Abstract

BACKGROUND:Tinea cruris is the second most common dermatophytosis in the world and the most common in Indonesia. The conventional laboratory tests for dermatophyte infection are slow and less specific. Polymerase Chain Reaction-Restriction Fragment Length Polymorphism (PCR-RFLP) is a PCR method with the addition of enzyme after amplification, therefore enabling for more specific results.AIM:This study aimed to find whether the PCR-RFLP test could yield the same fungal species result as a fungal culture.METHODS:The specimens were skin scrapings from thirty-one patients suspected tinea cruris.
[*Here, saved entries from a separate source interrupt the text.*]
==> flow/design.v (excerpt) <==
module CPU(
    input             clk,
    input             rst,
    input      [31:0] data_out,
    input      [31:0] instr_out,
    output reg        instr_read,
    output reg        data_read,
    output reg [31:0] instr_addr,
    output reg [31:0] data_addr,
    output reg [3:0]  data_write,
    output reg [31:0] data_in
);
clock: 15.0 ns
lec_check: 0
cap_margin: 20
cell_pad_in_sites_global_placement: 3
core_margin: 2
core_utilization: 40
max_routing_layer: met4
min_routing_layer: met1
place_density: 0.41
setup_slack_margin: 0.11
slew_margin: 20
run.sh (not shown) runs the stock make flow with config.mk's settings and CLKGATE_MAP_FILE=.
Change:
CELL_PAD_IN_SITES_GLOBAL_PLACEMENT = unset   (was 3)
CORE_UTILIZATION = 45   (was 40)
MAX_ROUTING_LAYER = unset   (was met4)
MIN_ROUTING_LAYER = unset   (was met1)
PLACE_DENSITY = unset   (was 0.41)
PLACE_DENSITY_LB_ADDON = 0.25   (was unset)
SETUP_SLACK_MARGIN = unset   (was 0.11)
SLEW_MARGIN = 35   (was 20)
=> Via count is higher by 2.5%. Sequential share of layout area is higher by 0.13 points. Critical path depth is lower by 1. Setup slack gets worse by 0.11 ns. Global-route usage is higher by 2.7 points. Routed wire length is lower by 2.2%. Die size is lower by 11%. Non-clock buffer count is higher by 13. Register-to-register slack gets better by 0.33 ns. Cell area barely changes. Maximum frequency is lower by 0.99%.
**design.v**
```verilog
module alu_top (
    input             clk,
    input      [7:0]  a,
    input      [7:0]  b,
    input      [3:0]  sel,
    output reg [15:0] out
);
    reg  [7:0]  a_q, b_q;
    reg  [3:0]  sel_q;
    wire [15:0] alu_out;
    always @(posedge clk) begin
        a_q   <= a;
        b_q   <= b;
        sel_q <= sel;
        out   <= alu_out;
    end
    alu u_alu (.a(a_q), .b(b_q), .sel(sel_q), .out(alu_out));
endmodule

`timescale 1ns / 1ps
module alu(
    input [7:0] a,b,
    input [3:0] sel,
    output reg [15:0] out
    );
    always@(*)
        begin
            case(sel)
                4'b0000 : out=a+b;
                4'b0001 : out=a+1;
                4'b0010 : out=a-b;
                4'b0011 : out=a*b;
                4'b0100 : out=(b==0) ? 16'd0 : a/b;
                4'b0101 : out=(b==0) ? 16'd0 : a%b;
                4'b0110 : out=a&b;
                4'b0111 : out=a|b;
                4'b1000 : out=~(a&b);
                4'b1001 : out=~(a|b);
                4'b1010 : out=a^b;
                default: out=0;
            endcase        
        end    
endmodule
```
**run.sh**
```bash
#!/bin/bash
# the make line also repeats each setting of config.mk as NAME=value (left out here)
make -C /OpenROAD-flow-scripts/flow DESIGN_CONFIG=/design/flow/config.mk WORK_HOME=/design/flow/orfs CLKGATE_MAP_FILE= finish
```
**config.mk**
```make
export PLATFORM = sky130hd
export DESIGN_NAME = alu_top
export DESIGN_NICKNAME = alu_top
export VERILOG_FILES = /design/flow/design.v
export SDC_FILE = /design/flow/constraint.sdc
export NUM_CORES = 4
export LEC_CHECK = 0
export CAP_MARGIN = 20
export CORE_MARGIN = 2
export CORE_UTILIZATION = 72
export CTS_CLUSTER_DIAMETER = 391
export CTS_CLUSTER_SIZE = 100
export PLACE_DENSITY = 0.41
export SETUP_SLACK_MARGIN = 1.6
export SLEW_MARGIN = 20
export TNS_END_PERCENT = 5
```
**constraint.sdc**
```tcl
create_clock -name core_clock -period 17.3 [get_ports {clk}]
set_input_delay 3.4600 -clock core_clock [delete_from_list [all_inputs] [get_ports {clk}]]
set_output_delay 3.4600 -clock core_clock [all_outputs]
set_load 0.01 [all_outputs]
```
==> notes.md, run 1 <==
run metrics: status stopped before the end, Exit stage detailed placement, First Err Error: detail_place.tcl, 38 bad optional access, Die X 125 microns, ys async rst share 0%, post-synthesis cell area 10,500 sq um, top cells, area ha_1, fa_1, dfxtp_1, nor2_1, xnor2_1, port buffer count 36, Post-synth EDFFs 0, die y size 125 microns, Warnings, synthesis 2, floorplan core density 73.0%, Top cell area share 20.2%, largest family of logic cells by area adder cells, core area 14,400 sq um, syn avg cell area 7.61 sq um, yosys aoi share 26.9%, yosys xor share 5.57%, count of cell types in the netlist 100, Core Rows 44, cell total in the yosys stat output 1,384, Top Ports 37, Seq cells post-synth 36, Synth area leader ha_1, post-synthesis simple-gate area fraction 23.2%, most used flip-flop cell dfxtp_1, Adder Area Share 27.6%, dominant cell by count in the synthesized netlist ha_1, Post-synth seq share 6.84%, GP Congestion 1.01, Post-Synthesis Cells 1,384, mux share 4.53%, Die Size 15,600 sq um, Yosys Chip Area 10,500 sq um, synth cell count leaders ha_1, nor2_1, nand2_1
[per-stage QoR]
step / hold slack, ps / worst slack (ps)
floorplan: 555 / -9410
global placement: 684 / -8210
The tools and materials that were used were Sabaroud’s dextrose agar media, primer ITS 1 and ITS 4 and MvaI.RESULTS:The equation percentage of the test result species between PCR-RFLP and fungal culture was 50% of 12 subjects whose the test results were both positive from the fungal culture and PCR-RFLP. The percentage of the test result with fungal culture the fungal species were found, but in the PCR-RFLP test which the fungal species was not found, the percentage was 50% of 12 subjects which the test results were both positive as fungi from the culture and PCR-RFLP test.CONCLUSIONS:The species from PCR-RFLP examination was the same with the fungal culture.